The consequences of the demographic imbalance are significant. Without clear succession planning, advisors risk losing long-standing client relationships just as assets transition to younger generations. Matthews describes one of Farther’s strategic priorities as creating an environment in which retiring advisors can transition their books to capable successors – individuals who bring technological fluency and are attuned to the preferences of Gen Z and Millennials.
At the same time, the firm has embraced what Matthews calls the “apprenticeship model” of wealth management - pairing seasoned advisors with newer entrants to accelerate knowledge transfer and establish continuity. “It’s about building connective tissue between experience and innovation,” he says.
Where past generations may have prioritized trust and consistency above all, younger clients increasingly demand seamless mobile access, tailored portfolio construction, and measurable impact. Many also expect their advisors to be as data-literate and tech-enabled as the platforms they use in other aspects of their lives.
As the transfer of wealth accelerates, the challenge for the advisory sector is less about scale than it is about readiness: organizationally, technologically, and philosophically. Firms must plan not only for their clients' succession but for their own. And they must be prepared to serve a cohort of investors for whom traditional paradigms no longer apply.
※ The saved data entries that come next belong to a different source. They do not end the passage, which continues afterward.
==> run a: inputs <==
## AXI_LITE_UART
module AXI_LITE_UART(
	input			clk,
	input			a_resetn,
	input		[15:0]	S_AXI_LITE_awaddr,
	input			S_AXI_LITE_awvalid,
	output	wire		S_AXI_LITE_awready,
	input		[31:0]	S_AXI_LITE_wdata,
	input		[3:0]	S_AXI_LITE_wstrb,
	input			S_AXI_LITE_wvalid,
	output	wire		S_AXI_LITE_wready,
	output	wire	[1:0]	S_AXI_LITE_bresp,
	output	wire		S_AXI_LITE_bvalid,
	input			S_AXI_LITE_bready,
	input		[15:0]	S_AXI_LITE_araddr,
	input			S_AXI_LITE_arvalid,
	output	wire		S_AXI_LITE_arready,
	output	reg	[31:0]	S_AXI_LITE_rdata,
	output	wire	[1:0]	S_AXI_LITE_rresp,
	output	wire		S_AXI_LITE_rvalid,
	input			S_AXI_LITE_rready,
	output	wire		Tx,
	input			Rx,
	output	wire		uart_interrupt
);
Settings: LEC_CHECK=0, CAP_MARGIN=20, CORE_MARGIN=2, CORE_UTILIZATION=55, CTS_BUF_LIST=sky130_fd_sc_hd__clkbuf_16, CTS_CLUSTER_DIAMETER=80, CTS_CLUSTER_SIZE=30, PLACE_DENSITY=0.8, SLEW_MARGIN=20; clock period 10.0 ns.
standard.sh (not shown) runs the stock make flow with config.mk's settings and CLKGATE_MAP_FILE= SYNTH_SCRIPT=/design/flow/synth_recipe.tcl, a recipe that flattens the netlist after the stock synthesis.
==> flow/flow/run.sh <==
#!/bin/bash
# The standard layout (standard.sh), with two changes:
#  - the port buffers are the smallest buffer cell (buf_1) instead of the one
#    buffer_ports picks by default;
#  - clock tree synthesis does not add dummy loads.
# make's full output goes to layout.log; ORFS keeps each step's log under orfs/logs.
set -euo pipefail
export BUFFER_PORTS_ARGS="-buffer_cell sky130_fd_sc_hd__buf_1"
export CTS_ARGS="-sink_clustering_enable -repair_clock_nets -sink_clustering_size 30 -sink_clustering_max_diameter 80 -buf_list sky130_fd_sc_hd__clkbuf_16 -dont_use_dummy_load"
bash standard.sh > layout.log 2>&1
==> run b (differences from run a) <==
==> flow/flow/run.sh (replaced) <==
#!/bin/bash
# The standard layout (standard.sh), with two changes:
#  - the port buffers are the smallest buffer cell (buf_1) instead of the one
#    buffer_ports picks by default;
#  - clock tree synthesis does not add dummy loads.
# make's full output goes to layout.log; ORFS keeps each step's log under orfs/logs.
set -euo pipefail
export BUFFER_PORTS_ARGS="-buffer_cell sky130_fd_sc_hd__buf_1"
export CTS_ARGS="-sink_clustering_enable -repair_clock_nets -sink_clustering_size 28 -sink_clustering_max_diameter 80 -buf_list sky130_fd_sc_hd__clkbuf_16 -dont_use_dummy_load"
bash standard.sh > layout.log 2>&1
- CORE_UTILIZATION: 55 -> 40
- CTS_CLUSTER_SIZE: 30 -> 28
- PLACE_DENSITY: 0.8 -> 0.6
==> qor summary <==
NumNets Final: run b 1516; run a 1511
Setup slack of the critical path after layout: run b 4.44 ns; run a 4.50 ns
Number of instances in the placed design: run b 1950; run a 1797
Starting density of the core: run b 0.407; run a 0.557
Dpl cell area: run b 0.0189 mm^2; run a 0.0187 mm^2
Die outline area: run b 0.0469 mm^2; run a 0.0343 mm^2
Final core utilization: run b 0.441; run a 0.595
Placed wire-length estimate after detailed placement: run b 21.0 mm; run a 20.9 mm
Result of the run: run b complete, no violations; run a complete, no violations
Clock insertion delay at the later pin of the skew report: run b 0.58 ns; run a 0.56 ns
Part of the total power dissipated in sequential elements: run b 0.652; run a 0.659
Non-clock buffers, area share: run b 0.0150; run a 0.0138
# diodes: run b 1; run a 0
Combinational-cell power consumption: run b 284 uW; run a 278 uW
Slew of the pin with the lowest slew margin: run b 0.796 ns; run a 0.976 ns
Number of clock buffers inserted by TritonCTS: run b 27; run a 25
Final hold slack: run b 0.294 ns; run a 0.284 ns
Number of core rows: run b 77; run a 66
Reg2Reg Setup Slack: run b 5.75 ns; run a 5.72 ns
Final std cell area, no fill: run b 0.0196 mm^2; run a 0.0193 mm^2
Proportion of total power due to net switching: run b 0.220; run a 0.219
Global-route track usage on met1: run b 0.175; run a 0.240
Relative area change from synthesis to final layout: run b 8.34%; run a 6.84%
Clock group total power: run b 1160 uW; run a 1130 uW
This is a pivotal moment for advisors – not just in how they engage with clients, but in how they position themselves within their firms, develop future leadership, and transfer institutional knowledge to the next generation.
“This isn’t just about assets moving from one generation to the next,” Matthews says. “It’s about values, expectations, and relationships being redefined in real time.”
Firms unable to meet these standards risk irrelevance. Those that can integrate legacy advisory strengths with a modern digital experience are positioned to retain family relationships across generations.